[What the task requires]:
All that should come back is the lines of the data below from the one containing "core_utilization: 40" to the one containing "## What came out", inclusive, exactly as they stand.

Records drawn from a dataset
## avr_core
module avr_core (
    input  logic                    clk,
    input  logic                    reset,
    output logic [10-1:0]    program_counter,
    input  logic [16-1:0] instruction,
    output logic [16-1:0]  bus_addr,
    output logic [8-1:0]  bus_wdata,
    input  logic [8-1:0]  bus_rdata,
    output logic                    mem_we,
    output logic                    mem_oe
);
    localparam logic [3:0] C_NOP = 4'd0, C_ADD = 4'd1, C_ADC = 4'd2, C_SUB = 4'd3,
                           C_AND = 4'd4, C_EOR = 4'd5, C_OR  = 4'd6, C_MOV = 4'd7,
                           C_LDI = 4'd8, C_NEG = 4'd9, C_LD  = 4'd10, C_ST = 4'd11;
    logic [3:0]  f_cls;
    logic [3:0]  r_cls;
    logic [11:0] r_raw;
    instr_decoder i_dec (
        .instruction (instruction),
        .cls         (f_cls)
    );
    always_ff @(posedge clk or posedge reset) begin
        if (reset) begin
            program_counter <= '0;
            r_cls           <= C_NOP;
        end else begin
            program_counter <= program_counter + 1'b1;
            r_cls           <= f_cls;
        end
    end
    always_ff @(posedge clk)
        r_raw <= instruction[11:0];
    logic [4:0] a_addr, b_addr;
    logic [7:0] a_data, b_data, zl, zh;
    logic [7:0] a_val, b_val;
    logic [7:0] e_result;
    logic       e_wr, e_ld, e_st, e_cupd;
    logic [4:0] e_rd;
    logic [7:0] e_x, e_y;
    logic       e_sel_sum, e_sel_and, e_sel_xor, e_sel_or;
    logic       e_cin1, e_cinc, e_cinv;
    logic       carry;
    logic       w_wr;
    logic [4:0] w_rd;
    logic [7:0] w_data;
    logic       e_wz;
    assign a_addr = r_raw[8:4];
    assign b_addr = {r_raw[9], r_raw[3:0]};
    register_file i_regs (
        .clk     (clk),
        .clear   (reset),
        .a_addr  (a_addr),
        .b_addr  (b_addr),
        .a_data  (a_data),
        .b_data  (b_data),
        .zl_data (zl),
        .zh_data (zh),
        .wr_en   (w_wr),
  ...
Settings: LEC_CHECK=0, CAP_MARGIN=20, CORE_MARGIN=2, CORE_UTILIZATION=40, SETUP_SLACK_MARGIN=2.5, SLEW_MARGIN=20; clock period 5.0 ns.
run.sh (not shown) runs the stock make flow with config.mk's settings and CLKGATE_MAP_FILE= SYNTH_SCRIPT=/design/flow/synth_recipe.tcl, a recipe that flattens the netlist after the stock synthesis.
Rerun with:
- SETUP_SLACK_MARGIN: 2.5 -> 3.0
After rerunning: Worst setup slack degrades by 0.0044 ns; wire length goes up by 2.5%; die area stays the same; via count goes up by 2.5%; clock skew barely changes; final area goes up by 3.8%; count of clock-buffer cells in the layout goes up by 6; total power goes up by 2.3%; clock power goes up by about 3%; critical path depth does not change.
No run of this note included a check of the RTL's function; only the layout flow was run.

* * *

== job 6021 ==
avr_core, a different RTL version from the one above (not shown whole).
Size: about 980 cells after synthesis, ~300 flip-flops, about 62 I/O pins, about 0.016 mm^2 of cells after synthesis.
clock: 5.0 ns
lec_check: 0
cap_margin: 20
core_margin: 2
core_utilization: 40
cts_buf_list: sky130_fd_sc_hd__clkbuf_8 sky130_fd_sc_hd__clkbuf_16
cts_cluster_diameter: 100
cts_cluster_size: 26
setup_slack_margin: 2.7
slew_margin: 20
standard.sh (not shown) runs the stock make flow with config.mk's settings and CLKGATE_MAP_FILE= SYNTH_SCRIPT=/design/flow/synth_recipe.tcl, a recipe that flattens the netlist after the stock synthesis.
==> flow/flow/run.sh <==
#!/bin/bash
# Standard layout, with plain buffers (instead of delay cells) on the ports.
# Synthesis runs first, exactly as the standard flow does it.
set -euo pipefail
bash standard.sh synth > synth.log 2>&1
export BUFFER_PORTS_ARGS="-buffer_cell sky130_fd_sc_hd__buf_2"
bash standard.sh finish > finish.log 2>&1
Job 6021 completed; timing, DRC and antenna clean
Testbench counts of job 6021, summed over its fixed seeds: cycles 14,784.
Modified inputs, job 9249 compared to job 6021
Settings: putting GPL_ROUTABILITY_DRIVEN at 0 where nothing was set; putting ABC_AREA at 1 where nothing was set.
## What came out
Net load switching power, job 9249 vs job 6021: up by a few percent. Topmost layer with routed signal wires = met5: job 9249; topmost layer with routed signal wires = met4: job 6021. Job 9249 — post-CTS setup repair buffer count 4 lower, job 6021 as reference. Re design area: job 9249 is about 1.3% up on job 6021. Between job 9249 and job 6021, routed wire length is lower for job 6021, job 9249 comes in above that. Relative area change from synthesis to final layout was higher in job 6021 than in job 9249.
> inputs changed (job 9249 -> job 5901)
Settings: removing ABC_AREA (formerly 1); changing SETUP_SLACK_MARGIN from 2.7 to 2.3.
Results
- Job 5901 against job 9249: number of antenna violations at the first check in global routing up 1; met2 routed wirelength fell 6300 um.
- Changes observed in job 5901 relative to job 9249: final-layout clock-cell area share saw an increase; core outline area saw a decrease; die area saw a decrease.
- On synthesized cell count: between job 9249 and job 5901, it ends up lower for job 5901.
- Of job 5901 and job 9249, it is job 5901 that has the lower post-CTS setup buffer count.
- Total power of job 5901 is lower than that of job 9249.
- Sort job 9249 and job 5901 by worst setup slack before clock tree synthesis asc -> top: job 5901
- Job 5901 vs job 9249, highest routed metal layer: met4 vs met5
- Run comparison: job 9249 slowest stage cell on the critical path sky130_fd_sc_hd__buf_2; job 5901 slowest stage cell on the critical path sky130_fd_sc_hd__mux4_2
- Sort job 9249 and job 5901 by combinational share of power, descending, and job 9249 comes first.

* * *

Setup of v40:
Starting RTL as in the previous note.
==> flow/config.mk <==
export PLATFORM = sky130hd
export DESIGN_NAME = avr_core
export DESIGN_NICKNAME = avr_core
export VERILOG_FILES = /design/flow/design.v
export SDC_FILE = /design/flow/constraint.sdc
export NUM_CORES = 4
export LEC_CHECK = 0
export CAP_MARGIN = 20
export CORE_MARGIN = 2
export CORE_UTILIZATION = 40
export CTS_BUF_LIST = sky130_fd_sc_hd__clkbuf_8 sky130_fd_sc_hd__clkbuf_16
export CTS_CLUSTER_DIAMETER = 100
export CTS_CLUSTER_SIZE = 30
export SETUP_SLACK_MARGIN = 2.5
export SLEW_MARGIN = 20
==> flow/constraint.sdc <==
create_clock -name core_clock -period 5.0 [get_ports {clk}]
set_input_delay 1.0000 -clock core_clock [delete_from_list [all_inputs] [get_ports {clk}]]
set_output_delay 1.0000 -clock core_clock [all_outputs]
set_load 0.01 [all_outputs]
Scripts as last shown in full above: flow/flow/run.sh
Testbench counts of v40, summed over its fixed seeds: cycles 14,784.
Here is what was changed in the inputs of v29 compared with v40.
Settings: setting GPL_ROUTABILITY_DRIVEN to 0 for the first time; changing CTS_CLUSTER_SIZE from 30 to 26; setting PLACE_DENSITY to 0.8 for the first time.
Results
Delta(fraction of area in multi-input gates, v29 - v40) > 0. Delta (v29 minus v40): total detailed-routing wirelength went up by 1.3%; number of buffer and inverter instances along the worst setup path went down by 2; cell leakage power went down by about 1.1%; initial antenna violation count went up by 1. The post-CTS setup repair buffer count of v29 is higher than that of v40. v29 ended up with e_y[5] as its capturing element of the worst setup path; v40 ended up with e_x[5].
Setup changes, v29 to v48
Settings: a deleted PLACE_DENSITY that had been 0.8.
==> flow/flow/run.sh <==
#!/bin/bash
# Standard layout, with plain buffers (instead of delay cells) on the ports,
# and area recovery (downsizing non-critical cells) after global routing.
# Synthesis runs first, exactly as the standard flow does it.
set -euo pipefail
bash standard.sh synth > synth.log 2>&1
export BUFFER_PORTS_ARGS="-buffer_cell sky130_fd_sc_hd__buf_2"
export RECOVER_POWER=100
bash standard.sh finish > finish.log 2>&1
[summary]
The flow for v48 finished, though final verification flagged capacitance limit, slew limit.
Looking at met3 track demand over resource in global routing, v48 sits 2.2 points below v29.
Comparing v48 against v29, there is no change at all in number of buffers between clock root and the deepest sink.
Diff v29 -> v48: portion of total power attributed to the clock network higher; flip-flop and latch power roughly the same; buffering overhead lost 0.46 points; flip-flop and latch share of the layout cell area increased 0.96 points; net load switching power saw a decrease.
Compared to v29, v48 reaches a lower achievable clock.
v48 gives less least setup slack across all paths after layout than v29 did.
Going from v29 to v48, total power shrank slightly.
Context: an optimization exercise on an open-source flow, tuned for small area, a short achievable clock period and few clock cycles per item. The choices shown serve that exercise and are no tape-out recipe. At most, simulation tests tie the RTL to the original design; equivalence was not proved. Power figures rest on the tool's default switching activity, not on a simulated workload.

== try-willow ==
==> flow/design.v (excerpt) <==
module soc_curve_interp_validate #(
  parameter int NUM_POINTS = 8
) (
  input  logic        clk,
  input  logic        rst,
  input  logic        cfg_wen,
  input  logic        cfg_index,
  input  logic [7:0]  cfg_data,
  input  logic        in_valid,
  output logic        in_ready,
  input  logic [19:0] in_data,
  output logic        out_valid,
  input  logic        out_ready,
  output logic [15:0] out_data
);
Size: roughly 890 cells after synthesis, ~140 flip-flops.
Settings: LEC_CHECK=0, CAP_MARGIN=20, CORE_MARGIN=2, CORE_UTILIZATION=40, CTS_BUF_LIST=sky130_fd_sc_hd__clkbuf_8, CTS_CLUSTER_DIAMETER=150, CTS_CLUSTER_SIZE=50, SETUP_SLACK_MARGIN=5, SLEW_MARGIN=20; clock period 10.0 ns.
standard.sh (not shown) runs the stock make flow with config.mk's settings and CLKGATE_MAP_FILE= SYNTH_SCRIPT=/design/flow/synth_recipe.tcl, a recipe that flattens the netlist after the stock synthesis.
==> flow/flow/run.sh <==
#!/bin/bash
set -euo pipefail
MARGIN=${FLOW_SETUP_MARGIN:-6.6}
export BUFFER_PORTS_ARGS="-buffer_cell sky130_fd_sc_hd__buf_1"
sed "s/SETUP_SLACK_MARGIN=[0-9.]*/SETUP_SLACK_MARGIN=${MARGIN}/" standard.sh > standard_margin.sh
bash standard_margin.sh > standard.log 2>&1
try-willow finished all stages; the layout is clean.
Testbench counts of try-willow, summed over its fixed seeds: cycles 3,376, items 3,200.
### try-willow -> try-xenon
- a change of CORE_UTILIZATION from 40 to 50
- an added ABC_AREA of 1
- an added GPL_ROUTABILITY_DRIVEN of 0
[summary]
Every stage of the flow completed for try-xenon, and the final layout passed the timing, design-rule and antenna checks.
Number of standard-cell rows in the floorplan in try-xenon vs try-willow: down 11%
In terms of final-layout worst hold slack, try-willow and try-xenon differ only marginally.
try-willow ended up with sky130_fd_sc_hd__edfxtp_1 as its most common library cell in the layout ignoring fill and taps; try-xenon ended up with sky130_fd_sc_hd__nand2_1.
Per the comparison of try-xenon with try-willow, cell area lost 5.2%, total power neither gained nor lost much, die area lost 21%, die height lost 11%.
For try-willow, the combinational family with the most area after synthesis was compound AO/OA/AOI/OAI gates, unlike try-xenon, where it was simple AND/OR/NAND/NOR gates.
This is an optimization exercise on Yosys and OpenROAD, whose aim is small area, a short achievable clock period and few clock cycles, not a production implementation.
The RTL was checked by simulation tests, not by an equivalence proof against the original design.
Power and IR drop assume default switching activity.

## lane 1
==> flow/design.v <==
package mips_pkg;
	typedef logic [32-1:0] word_t;
	typedef logic [5-1:0] reg_addr_t;
	localparam logic [5:0] OP_R_TYPE = 6'h00;
	localparam logic [5:0] OP_BEQ    = 6'h04;
	localparam logic [5:0] OP_ADDIU  = 6'h09;
	localparam logic [5:0] OP_LW     = 6'h23;
	localparam logic [5:0] OP_SW     = 6'h2b;
	localparam logic [5:0] FN_ADDU = 6'h21;
	localparam logic [5:0] FN_SUBU = 6'h23;
	localparam logic [5:0] FN_AND  = 6'h24;
	localparam logic [5:0] FN_OR   = 6'h25;
	localparam logic [5:0] FN_SLT  = 6'h2a;
endpackage
`timescale 1ns/1ps
module pp_add #(
	parameter int W = 32,
	parameter int L = 6      
) (
	input  logic [W-1:0] a,
	input  logic [W-1:0] b,
	input  logic         cin,
	output logic [W-1:0] sum,
	output logic         cout
);
	logic [W:0] g [0:L];
	logic [W:0] p [0:L];
	always_comb begin
		g[0][0] = cin;
		p[0][0] = 1'b0;
		for (int i = 0; i < W; i++) begin
			g[0][i+1] = a[i] & b[i];
			p[0][i+1] = a[i] ^ b[i];
		end
		for (int l = 0; l < L; l++) begin
			for (int i = 0; i <= W; i++) begin
				if (i >= (1 << l)) begin
					g[l+1][i] = g[l][i] | (p[l][i] & g[l][i - (1 << l)]);
					p[l+1][i] = p[l][i] & p[l][i - (1 << l)];
				end else begin
					g[l+1][i] = g[l][i];
					p[l+1][i] = p[l][i];
				end
			end
		end
		for (int i = 0; i < W; i++) begin
			sum[i] = p[0][i+1] ^ g[L][i];
		end
		cout = g[L][W];
	end
endmodule
`timescale 1ns/1ps
module reg_file (
	input  logic        clock,
	input  logic        rst_n,
	input  logic [4:0]  rs_addr,
	input  logic [4:0]  rt_addr,
	output logic [31:0] rs_value,
	output logic [31:0] rt_value,
	input  logic        wr_en,       
	input  logic [4:0]  wr_addr,
	input  logic [31:0] wr_value
);
	logic [31:0] regs [1:31];
	logic [31:1] valid;
	logic        rs_byp;
	logic        rt_byp;
	logic [31:1] rs_sel;
	logic [31:1] rt_sel;
	assign rs_byp = wr_en && (wr_addr == rs_addr);
	assign rt_byp = wr_en && (wr_addr == rt_addr);
	always_comb begin
		for (int i = 1; i < 32; i++) begin
			rs_sel[i] = valid[i] && !rs_byp && (rs_addr == i[4:0]);
			rt_sel[i] = valid[i] && !rt_byp && (rt_addr == i[4:0]);
		end
	end
	always_comb begin
		rs_value = rs_byp ? wr_value : '0;
		rt_value = rt_byp ? wr_value : '0;
		for (int i = 1; i < 32; i++) begin
			rs_value = rs_value | (rs_sel[i] ? regs[i] : '0);
			rt_value = rt_value | (rt_sel[i] ? regs[i] : '0);
		end
	end
	always_ff @(posedge clock) begin
		if (!rst_n) begin
			valid <= '0;
		end else begin
			for (int i = 1; i < 32; i++) begin
				if (wr_en && wr_addr == i[4:0]) begin
					valid[i] <= 1'b1;
				end
			end
		end
	end
	always_ff @(posedge clock) begin
		for (int i = 1; i < 32; i++) begin
			if (wr_en && wr_addr == i[4:0]) begin
				regs[i] <= wr_value;
			end
		end
	end
endmodule
`timescale 1ns/1ps
module exe_stage (
	input  logic [31:0] rs_value,
	input  logic [31:0] rt_value,
	input  logic [15:0] imm,
	input  logic        fwd_a,       
	input  logic        fwd_b,       
	input  logic        use_imm,
	input  logic [31:0] mem_result,
	input  logic        op_sub,
	input  logic        op_and,
	input  logic        op_or,
	input  logic        op_slt,
	input  logic        op_add,
	output logic [31:0] result,
	output logic [31:0] store_data,
	output logic        equal
);
	logic [31:0] op_a;
	logic [31:0] rt_fwd;
	logic [31:0] op_b;
	logic [31:0] b_in;
	logic [31:0] sum;
	logic        less;
	assign op_a   = fwd_a ? mem_result : rs_value;
	assign rt_fwd = fwd_b ? mem_result : rt_value;
	assign op_b   = use_imm ? {{16{imm[15]}}, imm} : rt_fwd;
	assign b_in = op_b ^ {32{op_sub}};
	pp_add #(.W(32), .L(6)) u_add (
		.a    (op_a),
		.b    (b_in),
		.cin  (op_sub),
		.sum  (sum),
		.cout ()
	);
	assign less = (op_a[31] ^ op_b[31]) ? op_a[31] : sum[31];
	assign result = ({32{op_and}} & (op_a & op_b))
	              | ({32{op_or}}  & (op_a | op_b))
	              | ({32{op_add}} & sum)
	              | {31'd0, op_slt & less};
	assign store_data = rt_fwd;
	assign equal      = (op_a == rt_fwd);
endmodule
`timescale 1ns/1ps
module mips_core (
	input  logic  clock,
	input  logic  rst_n,
	output mips_pkg::word_t instruction_addr,
	input  mips_pkg::word_t instruction,
	output mips_pkg::word_t data_addr,
	output mips_pkg::word_t data_wr,
	output logic  mem_read,
	output logic  mem_write,
	input  mips_pkg::word_t data_rd
);
	logic [29:0] pc;             
	logic [31:0] ex_rs_value;
	logic [31:0] ex_rt_value;
	logic [15:0] ex_imm;
	logic [4:0]  ex_dest;
	logic        ex_reg_write;   
	logic        ex_mem_read;
	logic        ex_mem_write;
	logic        ex_branch;      
	logic        ex_use_imm;
	logic        ex_sub;
	logic        ex_and;
	logic        ex_or;
	logic        ex_slt;
	logic        ex_add;         
	logic        ex_fwd_a;
	logic        ex_fwd_b;
	logic [31:0] mem_result;
	logic [31:0] mem_store;
	logic [4:0]  mem_dest;
	logic        mem_reg_write;
	logic        mem_rd;
	logic        mem_wr;
	logic [5:0]  opcode;
	logic [5:0]  funct;
	logic [4:0]  rs_addr;
	logic [4:0]  rt_addr;
	logic [4:0]  rd_addr;
	logic [15:0] imm;
	logic        is_r;
	logic        is_addu, is_subu, is_and, is_or, is_slt;
	logic        is_addiu, is_lw, is_sw, is_beq;
	logic        r_valid;
	logic        uncond;
	logic [4:0]  dest;
	logic        reg_write;
	logic        use_rs;
	logic        use_rt;
	logic        load_use;
	logic        stall;
	logic        redirect;
	logic [29:0] pc_next;
	logic [29:0] pc_plus1;
	logic [29:0] pc_jump;
	logic [29:0] ex_target;
	logic [31:0] rs_value;
	logic [31:0] rt_value;
	logic [31:0] wb_value;
	logic [31:0] ex_result;
	logic [31:0] ex_store;
	logic        ex_equal;
	assign instruction_addr = {pc, 2'b00};
	assign opcode  = instruction[31:26];
	assign rs_addr = instruction[25:21];
	assign rt_addr = instruction[20:16];
	assign rd_addr = instruction[15:11];
	assign funct   = instruction[5:0];
	assign imm     = instruction[15:0];
	assign is_r     = (opcode == mips_pkg::OP_R_TYPE);
	assign is_addu  = is_r && (funct == mips_pkg::FN_ADDU);
	assign is_subu  = is_r && (funct == mips_pkg::FN_SUBU);
	assign is_and   = is_r && (funct == mips_pkg::FN_AND);
	assign is_or    = is_r && (funct == mips_pkg::FN_OR);
	assign is_slt   = is_r && (funct == mips_pkg::FN_SLT);
	assign r_valid  = is_addu || is_subu || is_and || is_or || is_slt;
	assign is_addiu = (opcode == mips_pkg::OP_ADDIU);
	assign is_lw    = (opcode == mips_pkg::OP_LW);
	assign is_sw    = (opcode == mips_pkg::OP_SW);
	assign is_beq   = (opcode == mips_pkg::OP_BEQ);
	logic short_imm;
	assign short_imm = (imm[15:7] == 9'h000) || (imm[15:7] == 9'h1ff);
	assign uncond    = is_beq && (rs_addr == rt_addr) && short_imm;
	assign dest      = is_r ? rd_addr : rt_addr;
	assign reg_write = (r_valid || is_addiu || is_lw) && (dest != 5'd0);
	assign use_rs    = r_valid || is_addiu || is_lw || is_sw || (is_beq && !uncond);
	assign use_rt    = r_valid || is_sw || (is_beq && !uncond);
	assign load_use = ex_mem_read &&
		((use_rs && ex_dest == rs_addr) || (use_rt && ex_dest == rt_addr));
	assign redirect = ex_branch && ex_equal;
	assign stall    = load_use;
	assign wb_value = mem_rd ? data_rd : mem_result;
	reg_file u_reg_file (
		.clock    (clock),
		.rst_n    (rst_n),
		.rs_addr  (rs_addr),
		.rt_addr  (rt_addr),
		.rs_value (rs_value),
		.rt_value (rt_value),
		.wr_en    (mem_reg_write),
		.wr_addr  (mem_dest),
		.wr_value (wb_value)
	);
	assign pc_plus1 = pc + 30'd1;
	logic [7:0]  jump_lo;
	logic        jump_c;
	logic [21:0] hi_inc;
	logic [21:0] hi_dec;
	pp_add #(.W(8), .L(4)) u_jump_add (
		.a    (pc[7:0]),
		.b    (imm[7:0]),
		.cin  (1'b1),
		.sum  (jump_lo),
		.cout (jump_c)
	);
	assign hi_inc  = pc[29:8] + 22'd1;
	assign hi_dec  = pc[29:8] - 22'd1;
	logic jump_up;
	logic jump_down;
	logic jump_same;
	assign jump_up   = !imm[15] && jump_c;
	assign jump_down = imm[15] && !jump_c;
	assign jump_same = imm[15] == jump_c;
	assign pc_jump = {({22{jump_up}} & hi_inc) | ({22{jump_down}} & hi_dec)
		| ({22{jump_same}} & pc[29:8]), jump_lo};
	assign ex_target = pc + {{14{ex_imm[15]}}, ex_imm};
	logic sel_redirect;
	logic sel_hold;
	logic sel_jump;
	logic sel_step;
	assign sel_redirect = redirect;
	assign sel_hold     = !redirect && stall;
	assign sel_jump     = !redirect && !stall && uncond;
	assign sel_step     = !redirect && !stall && !uncond;
	assign pc_next = ({30{sel_redirect}} & ex_target) | ({30{sel_hold}} & pc)
		| ({30{sel_jump}} & pc_jump) | ({30{sel_step}} & pc_plus1);
	always_ff @(posedge clock) begin
		if (!rst_n) pc <= '0;
		else        pc <= pc_next;
	end
	logic issue;
	assign issue = !redirect && !stall;
	always_ff @(posedge clock) begin
		if (!rst_n || !issue) begin
			ex_reg_write <= 1'b0;
			ex_mem_read  <= 1'b0;
			ex_mem_write <= 1'b0;
			ex_branch    <= 1'b0;
		end else begin
			ex_reg_write <= reg_write;
			ex_mem_read  <= is_lw;
			ex_mem_write <= is_sw;
			ex_branch    <= is_beq && !uncond;
		end
	end
	always_ff @(posedge clock) begin
		ex_rs_value <= rs_value;
		ex_rt_value <= rt_value;
		ex_imm      <= imm;
		ex_dest     <= dest;
		ex_use_imm  <= is_addiu || is_lw || is_sw;
		ex_sub      <= is_subu || is_slt;
		ex_and      <= is_and;
		ex_or       <= is_or;
		ex_slt      <= is_slt;
		ex_add      <= !(is_and || is_or || is_slt);
		ex_fwd_a    <= ex_reg_write && (ex_dest == rs_addr);
		ex_fwd_b    <= ex_reg_write && (ex_dest == rt_addr);
	end
	exe_stage u_exe (
		.rs_value   (ex_rs_value),
		.rt_value   (ex_rt_value),
		.imm        (ex_imm),
		.fwd_a      (ex_fwd_a),
		.fwd_b      (ex_fwd_b),
		.mem_result (mem_result),
		.use_imm    (ex_use_imm),
		.op_sub     (ex_sub),
		.op_and     (ex_and),
		.op_or      (ex_or),
		.op_slt     (ex_slt),
		.op_add     (ex_add),
		.result     (ex_result),
		.store_data (ex_store),
		.equal      (ex_equal)
	);
	always_ff @(posedge clock) begin
		if (!rst_n) begin
			mem_reg_write <= 1'b0;
			mem_rd        <= 1'b0;
			mem_wr        <= 1'b0;
		end else begin
			mem_reg_write <= ex_reg_write;
			mem_rd        <= ex_mem_read;
			mem_wr        <= ex_mem_write;
		end
	end
	always_ff @(posedge clock) begin
		mem_result <= ex_result;
		mem_store  <= ex_store;
		mem_dest   <= ex_dest;
	end
	assign data_addr = mem_result;
	assign data_wr   = mem_store;
	assign mem_read  = mem_rd;
	assign mem_write = mem_wr;
endmodule
make LEC_CHECK=0 CAP_MARGIN=20 CORE_MARGIN=2 CORE_UTILIZATION=40 SETUP_SLACK_MARGIN=3.5 SLEW_MARGIN=20 finish   # period 7.0 ns
run.sh (not shown) runs the stock make flow with config.mk's settings and CLKGATE_MAP_FILE= SYNTH_SCRIPT=/design/flow/synth_recipe.tcl, a recipe that flattens the netlist after the stock synthesis.
Testbench counts of lane 1, summed over its fixed seeds: cycles 29,603.
Modified inputs, lane 2 compared to lane 1
diff --git a/flow/design.v b/flow/design.v
--- a/flow/design.v
+++ b/flow/design.v
@@ -226,9 +226,7 @@
 	assign is_lw    = (opcode == mips_pkg::OP_LW);
 	assign is_sw    = (opcode == mips_pkg::OP_SW);
 	assign is_beq   = (opcode == mips_pkg::OP_BEQ);
-	logic short_imm;
-	assign short_imm = (imm[15:7] == 9'h000) || (imm[15:7] == 9'h1ff);
-	assign uncond    = is_beq && (rs_addr == rt_addr) && short_imm;
+	assign uncond   = is_beq && (rs_addr == rt_addr);
 	assign dest      = is_r ? rd_addr : rt_addr;
 	assign reg_write = (r_valid || is_addiu || is_lw) && (dest != 5'd0);
 	assign use_rs    = r_valid || is_addiu || is_lw || is_sw || (is_beq && !uncond);
@@ -250,27 +248,27 @@
 		.wr_value (wb_value)
 	);
 	assign pc_plus1 = pc + 30'd1;
-	logic [7:0]  jump_lo;
+	logic [15:0] jump_lo;
 	logic        jump_c;
-	logic [21:0] hi_inc;
-	logic [21:0] hi_dec;
-	pp_add #(.W(8), .L(4)) u_jump_add (
-		.a    (pc[7:0]),
-		.b    (imm[7:0]),
+	logic [13:0] hi_inc;
+	logic [13:0] hi_dec;
+	pp_add #(.W(16), .L(5)) u_jump_add (
+		.a    (pc[15:0]),
+		.b    (imm),
 		.cin  (1'b1),
 		.sum  (jump_lo),
 		.cout (jump_c)
 	);
-	assign hi_inc  = pc[29:8] + 22'd1;
-	assign hi_dec  = pc[29:8] - 22'd1;
+	assign hi_inc  = pc[29:16] + 14'd1;
+	assign hi_dec  = pc[29:16] - 14'd1;
 	logic jump_up;
 	logic jump_down;
 	logic jump_same;
 	assign jump_up   = !imm[15] && jump_c;
 	assign jump_down = imm[15] && !jump_c;
 	assign jump_same = imm[15] == jump_c;
-	assign pc_jump = {({22{jump_up}} & hi_inc) | ({22{jump_down}} & hi_dec)
-		| ({22{jump_same}} & pc[29:8]), jump_lo};
+	assign pc_jump = {({14{jump_up}} & hi_inc) | ({14{jump_down}} & hi_dec)
+		| ({14{jump_same}} & pc[29:16]), jump_lo};
 	assign ex_target = pc + {{14{ex_imm[15]}}, ex_imm};
 	logic sel_redirect;
 	logic sel_hold;
==> comparison <==
Lane 2: done, clean on timing, DRC and antenna. Lane 1 went all the way through the flow, and no timing, DRC or antenna check failed. Of lane 2 and lane 1, the run reporting the lower cell depth of the worst flop-to-flop path was lane 2. Relative to lane 1, core area has gone up in lane 2. Setup WNS lane 1 -> lane 2: worse. Delta (lane 2 minus lane 1): critical path depth rose by 4, design area higher, total number of nets in the final design rose by 0.77%, switching portion of total power comparable.
Testbench counts of lane 2, summed over its fixed seeds: cycles 29,603.

==> port drivers added, routing unchanged <==
No port has a modelled driver above. Below, the same layouts with a new extraction and two added sets of constraints. Step 1, drivers: a clkbuf_16 drives clock and a buf_2 each remaining input, both assumed. Step 2 adds t to the input delays and takes it off the output delays; t is the mean of the earliest and latest rising clock arrival at the registers after step 1. Input paths then give back, and output paths get back, about the clock's delay inside the block. a / b / c = ideal / step 1 / step 2; a / b = the first two.
| run | t, ns | setup WS [ns] | worst register clock-pin slew, ns |
|---|---|---|---|
| lane 1 | 0.861 | 3.242 / 3.249 / 2.422 | 0.07 / 0.07 |
| lane 2 | 0.885 | 3.136 / 3.199 / 2.315 | 0.07 / 0.07 |
After both steps every run listed still meets setup and hold. For lane 2, which loses most, drivers alone change the setup slack by +0.063 ns; drivers and shift together by -0.821 ns.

[Output for this task]:
core_utilization: 40
cts_buf_list: sky130_fd_sc_hd__clkbuf_8 sky130_fd_sc_hd__clkbuf_16
cts_cluster_diameter: 100
cts_cluster_size: 26
setup_slack_margin: 2.7
slew_margin: 20
standard.sh (not shown) runs the stock make flow with config.mk's settings and CLKGATE_MAP_FILE= SYNTH_SCRIPT=/design/flow/synth_recipe.tcl, a recipe that flattens the netlist after the stock synthesis.
==> flow/flow/run.sh <==
#!/bin/bash
# Standard layout, with plain buffers (instead of delay cells) on the ports.
# Synthesis runs first, exactly as the standard flow does it.
set -euo pipefail
bash standard.sh synth > synth.log 2>&1
export BUFFER_PORTS_ARGS="-buffer_cell sky130_fd_sc_hd__buf_2"
bash standard.sh finish > finish.log 2>&1
Job 6021 completed; timing, DRC and antenna clean
Testbench counts of job 6021, summed over its fixed seeds: cycles 14,784.
Modified inputs, job 9249 compared to job 6021
Settings: putting GPL_ROUTABILITY_DRIVEN at 0 where nothing was set; putting ABC_AREA at 1 where nothing was set.
## What came out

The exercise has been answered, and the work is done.